> [Exercise details]
Determine how many lines in the entries below include "value". The reply should be that number and nothing else.

(Collected data entries)
**src/rtl/fetch_unit.sv**
```systemverilog
`default_nettype none
// ============================================================================
// Module   : fetch_unit
// Purpose  : Instruction fetch stage. Holds the PC, drives the RAM instruction
//            port, pairs the registered RAM output with its address, and
//            delivers a valid-tagged instruction to decode. Decode stalls are
//            absorbed by a one-entry hold buffer; branch redirects cost one
//            bubble cycle.
// Revision : 1.0 - initial release
// ============================================================================
module fetch_unit #(
  parameter int                       WIDTH         = 16,
  parameter int                       RAM_ADDR_BITS = 13,
  parameter logic [RAM_ADDR_BITS-1:0] RESET_PC      = '0
) (
  input  logic                     clk,
  input  logic                     reset,
  input  logic                     stall,
  input  logic                     branch_taken,
  input  logic [RAM_ADDR_BITS-1:0] branch_target,
  output logic [RAM_ADDR_BITS-1:0] pcaddr,
  input  logic [WIDTH-1:0]         instruction,
  output logic [WIDTH-1:0]         instr_out,
  output logic [RAM_ADDR_BITS-1:0] instr_pc,
  output logic                     instr_valid,
  output logic [15:0]              fetch_count
);

  typedef enum logic [0:0] {
    RUN  = 1'b0,
    HOLD = 1'b1
  } state_t;

  localparam logic [RAM_ADDR_BITS-1:0] PC_ONE = {{(RAM_ADDR_BITS-1){1'b0}}, 1'b1};

  state_t                     state_q,       state_d;
  logic [RAM_ADDR_BITS-1:0]   pc_q,          pc_d;
  logic [RAM_ADDR_BITS-1:0]   fpc_q,         fpc_d;
  logic                       fvalid_q,      fvalid_d;
  logic [WIDTH-1:0]           hold_instr_q,  hold_instr_d;
  logic [15:0]                fetch_count_q, fetch_count_d;

  // State register; reset takes effect immediately, independent of the clock.
  always_ff @(posedge clk or posedge reset) begin
    if (reset) begin
      state_q       <= RUN;
      pc_q          <= RESET_PC;
      fpc_q         <= '0;
      fvalid_q      <= 1'b0;
      hold_instr_q  <= '0;
      fetch_count_q <= '0;
    end else begin
      state_q       <= state_d;
      pc_q          <= pc_d;
      fpc_q         <= fpc_d;
      fvalid_q      <= fvalid_d;
      hold_instr_q  <= hold_instr_d;
      fetch_count_q <= fetch_count_d;
    end
  end

  // Next-state logic: branch beats stall, stall beats advance.
  always_comb begin
    state_d       = state_q;
    pc_d          = pc_q;
    fpc_d         = fpc_q;
    fvalid_d      = fvalid_q;
    hold_instr_d  = hold_instr_q;
    fetch_count_d = fetch_count_q;

    if (branch_taken) begin
      // Squash whatever is presented and restart fetch at the target.
      pc_d     = branch_target;
      fvalid_d = 1'b0;
      state_d  = RUN;
    end else if (stall) begin
      // The RAM keeps re-reading mem[pc], so the live word moves on to the
      // next instruction; capture the presented one the first stalled edge.
      if (state_q == RUN) begin
        hold_instr_d = instruction;
        state_d      = HOLD;
      end
    end else begin
      fpc_d    = pc_q;
      fvalid_d = 1'b1;
      pc_d     = pc_q + PC_ONE;
      state_d  = RUN;
      if (fvalid_q) begin
        fetch_count_d = fetch_count_q + 16'd1;
      end
    end
  end

  // Output mux: live RAM word in RUN, captured word while held.
  always_comb begin
    instr_out   = (state_q == HOLD) ? hold_instr_q : instruction;
    instr_pc    = fpc_q;
    instr_valid = fvalid_q;
    pcaddr      = pc_q;
    fetch_count = fetch_count_q;
  end

endmodule
`default_nettype wire

```
**config.mk**
```make
export PLATFORM = sky130hd
export DESIGN_NAME = fetch_unit
export DESIGN_NICKNAME = d
export VERILOG_FILES = /design/src/rtl/fetch_unit.sv
export SDC_FILE = /design/constraint.sdc
export NUM_CORES = 1
export LEC_CHECK = 0
export BUFFER_PORTS_ARGS = -buffer_cell sky130_fd_sc_hd__clkbuf_2
export CAP_MARGIN = 25
export CORE_ASPECT_RATIO = 1.75
export CORE_UTILIZATION = 25
export DETAILED_ROUTE_END_ITERATION = 8
export PLACE_DENSITY = 0.57
export REMOVE_ABC_BUFFERS = 1
export SYNTH_ARGS = -nofsm -noshare
export SYNTH_HDL_FRONTEND = slang
export SYNTH_SLANG_ARGS = --single-unit
```
**constraint.sdc**
```tcl
create_clock -name clk -period 1.8 [get_ports clk]
set_input_delay 0.18 -clock clk [delete_from_list [all_inputs] [get_ports clk]]
set_output_delay 0.18 -clock clk [all_outputs]
set_load 0.01 [all_outputs]
```
## After elaboration in Yosys (flattened, before gate mapping)

Index checks and enable logic that the tools add are counted.

| word-level totals | value |
|---|---|
| bits in registers | 60 |
| latch bits | 0 |
| memory bits (writable) | 0 |
| bits in read-only memories | 0 |
| input port bits | 33 |
| output and inout port bits | 59 |
| word-level logic and storage cells | 21 |
| memories | 0 |

| cells by class | value |
|---|---|
| add/sub/neg operators | 2 |
| $mul | 0 |
| divide/modulo/power cells | 0 |
| $lt $le $gt $ge | 0 |
| equality and inequality tests | 1 |
| shift operators | 0 |
| multiplexer cells | 7 |
| bitwise logic cells | 2 |
| reductions and logical operators | 3 |

Operators by type and width:

| kind | count |
|---|---|
| two-way mux 13 bit | 2 |
| adder 16 x 1 -> 16 bit (second input constant) | 1 |
| two-way mux 16 bit | 1 |
| adder 13 x 1 -> 13 bit (second input constant) | 1 |
| two-way mux 1 bit | 4 |
| AND reduction 2 bit | 2 |
| AND reduction 3 bit | 1 |
| inequality test 2 x 1 -> 1 bit (second input constant) | 1 |
| NOT 1 bit | 2 |

## Logic depth before layout (Yosys ltp)

| depth | value |
|---|---|
| depth in word-level cells | 3 |
| depth in mapped cells | 5 |
| gate-level depth less buffers | 5 |

## Worst setup path after synthesis

OpenSTA, ideal clock, no wires.

| timing path | value |
|---|---|
| path kind | flip-flop to flip-flop |
| start | reg pc_q[0] (netlist: pcaddr[0]) |
| end | reg pc_q[10] (netlist: pcaddr[10]) |
| library setup time | 0.076 ns |
| data arrival time | 1.510 ns |
| path slack | 0.214 ns |
| cell stages (with the launch flop) | 6 |
| clock period less this slack | 1.586 ns |
| path through | dfrtp_1 -> ha_1 -> nand3b_4 -> or4_4 -> xor2_1 -> o21ai_1 |

| between the ends | value |
|---|---|
| cells in the longest elaborated chain, start to end | 3 |

RTL lines:

| element | line | RTL |
|---|---|---|
| start, declared | 37 | `logic [RAM_ADDR_BITS-1:0] pc_q, pc_d;` |
| start signal, assigned | 54 | `pc_q <= pc_d;` |
| adder 13 x 1 -> 13 bit | 86 | `pc_d = pc_q + PC_ONE;` |
| two-way mux 13 bit | 76 | `end else if (stall) begin` |
| two-way mux 13 bit | 71 | `if (branch_taken) begin` |

Every way passes these cells. The select of a mux whose other input is x is not followed.
A chain may end at the register's enable or synchronous reset.

## Worst setup path after layout

| timing path | value |
|---|---|
| start | reg fetch_count_q[0] (netlist: fetch_count[0]) |
| end | reg fetch_count_q[12] (netlist: fetch_count[12]) |

| between the ends | value |
|---|---|
| cells in the longest elaborated chain, start to end | 1 |

RTL lines:

| element | line | RTL |
|---|---|---|
| start, declared | 41 | `logic [15:0] fetch_count_q, fetch_count_d;` |
| start signal, assigned | 58 | `fetch_count_q <= fetch_count_d;` |
| adder 16 x 1 -> 16 bit | 89 | `fetch_count_d = fetch_count_q + 16'd1;` |

Every way passes these cells.

==> results.ini <==
[run_status]
outcome = complete, no violations

[yosys]
synth-seq-cells = 60
yosysWarnings = 0
post_synth_top_flop = dfrtp_1
netlist_instances = 221
average_cell_area_after_synthesis_sq_um = 12.5
async_reset_ff_frac = 1.00
ys_types = 29
sequential_share_of_the_synthesized_area = 0.542
synth_enable_flop_cells = 0
syn_area_sq_um = 2770

[min_path]
holdPathStages = 3
min-delay-start = branch_target[6]
holdCritPathClass = primary input to flop
min_delay_worst_endpoint = pcaddr[6]

[route]
drt_drc_violations_left = 0
drt-pass1-iter-count = 4
detail_route.iter0.violations = 60
drt-vias-per-instance = 4.38
antenna_left = 0
wire_per_inst_um = 13.5
vias = 2012
wirelength_mm = 6.19

[timing]
grt_setup_unrepaired = no
worst_hold_slack_ns = 0.0637
final.min_clock_period_ns = 1.59
worst_clock_skew_ns = 0.00535
hold_violations = 0
timing_max_transition_violations_final = 0
fmax_mhz = 629
finalSetupViolCount = 0
period_share = 0.883
maxSlewHeadroom = 0.505
least_setup_slack_across_all_paths_after_layout_ns = 0.211
worst_pin_slew_ns = 0.743
final.setup.tns_ns = 0

[run]
drv.max_cap_violation_count = 0

[setup_path]
critPathMaxStageDelay_ns = 0.44
r2r_end = fetch_count[12]
worst_ep_arrival_time_ns = 1.80
critical_path.startpoint_type = flop
timing.critical_path.from = fetch_count[0]
r2r_start = fetch_count[0]
path_max_fanout = 6
critPathKind = flop to flop
timing.critical_path.buf_inv = 0
register_to_register_setup_slack_ns = 0.21
cp_data_required_time_ns = 2.01
crit_path_end_kind = flop
critPathSlowestCell = nor4_4
crit_path_cell_trace = ha_1 -> nand2_1 -> nor4_4 -> nand3_1 -> xnor2_1
worstRegToRegCells = 5
cp_top_family = simple AND/OR/NAND/NOR gates

[place]
half_perimeter_wire_length_after_placement_mm = 4.67
port_buffers = 91
place.gp.congestion = 0.732
postPlaceCellArea_sq_um = 3430
place_worst_setup_slack_ns = 0.0815

[floorplanning]
design.die.area_sq_um = 11500
fp.coreArea_sq_um = 10800
chipWidth_um = 81.6
starting_density = 0.258
die-height_um = 141
floorplan.io_pins = 92
std_cell_rows = 50

[power_and_ir_drop]
leakagePower_nw = 1.78
power.density_nw_per_um2 = 1080
ir_worst_vdd_uv = 476

[layout]
final_core_utilization = 0.345
final_nets = 360
drive_above_1_share = 0.517
insertedDiodeCount = 0
final_cell_mix = 91 x clkbuf_2, 60 x dfrtp_1, 48 x mux2_2
design_area_sq_um = 3720
area.growth.synth_to_final_pct = 34.1
final_common_cell = clkbuf_2

[global_route]
grtUsageTotal = 0.117
grt_overflow_total = 0
maximum_number_of_pins_on_one_net_before_global_route_repair = 37
first_global_vias = 2039
antenna_found_initial = 0
wire_length_of_the_first_global_routing_pass_mm = 9.89

[clocking]
cts_buffers = 9
cts_post_setup_buffers_inserted = 0
clk-insertion-delay-late_ns = 0.33
ctsRootBufferMaster = clkbuf_16
cts_buffer_depth = 2
h-tree-depth = 3
clock_tree_from_tritoncts = done
clkSlewWorstSetupHoldPaths_ns = 0.05
clock_sinks = 60

[layer usage]
metal  up-vias  routed length, um  global-route usage
met5         -                  0                   0
li1        970                  -                   -
met4         0                153              0.0693
met1       972               2480               0.129
met3        10                326              0.0328
met2        60               3220               0.196
[state kept, by name (all words and copies together), names as in the netlist]
signal and cells:
fetch_count 16, hold_instr_q 16, instr_pc 13, instr_valid 1
pcaddr 13, state_q 1
[logic make-up after synthesis]
logic type	synth area share
flops	0.542
simple gates	0.119
mux	0.199
xor+xnor	0.0853
buf+inv	0.0248
compound gates	0.0217
fa+ha+maj	0.00903
[cell type report]
| cell class | count | area (sq um) |
|---|---|---|
| timing repair buffer | 102 | 553 |
| clock buffer | 13 | 260 |
| clock inverter | 2 | 10.0 |
| inverter | 6 | 22.5 |
| multi-input combinational | 146 | 1210 |
| tap | 130 | 163 |
| sequential | 60 | 1500 |
| fill | 1102 | 7040 |
[what timing repair did]
item | CTS | global route
hold buffers | 1 | 0
setup endpoints to repair | 0 | 1
resized for setup | 0 | 1
endpoints found under the hold margin | 24 | 0
[worst max path at each step]
stage / to / slack, ns / depth (start not counted)
CTS: pcaddr[12] / 0.07 / 5
global placement: pcaddr[12] / 0.1 / 5
detailed placement: pcaddr[12] / 0.08 / 5
finish: fetch_count[12] / 0.21 / 5
global route: pcaddr[11] / 0.04 / 4
floorplan: fetch_count[0] / 0.14 / 1
[cells in the mapped netlist (2+ instances only)]
master	instances	share of area
and3_1	2	0.0045
buf_2	4	0.0072
clkbuf_1	4	0.0054
dfrtp_1	60	0.54
ha_1	2	0.0090
inv_1	6	0.0081
mux2_2	48	0.20
nand2_1	21	0.028
nand3_1	9	0.016
nand4_1	5	0.011
nor2_1	5	0.0068
nor3_1	3	0.0054
nor4_1	2	0.0045
o21ai_0	10	0.018
xnor2_1	17	0.054
xor2_1	10	0.032
[power by group]
| group | switching, mW | internal, mW | total (mW) |
|---|---|---|---|
| clock network | 0.561 | 0.992 | 1.55 |
| registers | 0.168 | 1.56 | 1.73 |
| logic | 0.358 | 0.385 | 0.743 |
| total | 1.09 | 2.94 | 4.02 |
[worst reg2reg max path: stages (launching register included)]
cell     delay, ns
dfrtp_1       0.42
ha_1          0.19
nand2_1       0.10
nor4_4        0.44
nand3_1       0.16
xnor2_1       0.15
[metrics by stage]
stage,cells,total power [mW]
3_5_place_dp,443,2.51
3_3_place_gp,443,2.48
5_1_grt,459,4.24
6_report,459,4.02
2_1_floorplan,212,2.16
4_1_cts,459,4.10
Note: power is estimated with default switching activity, not from simulation.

> [Finished task]
7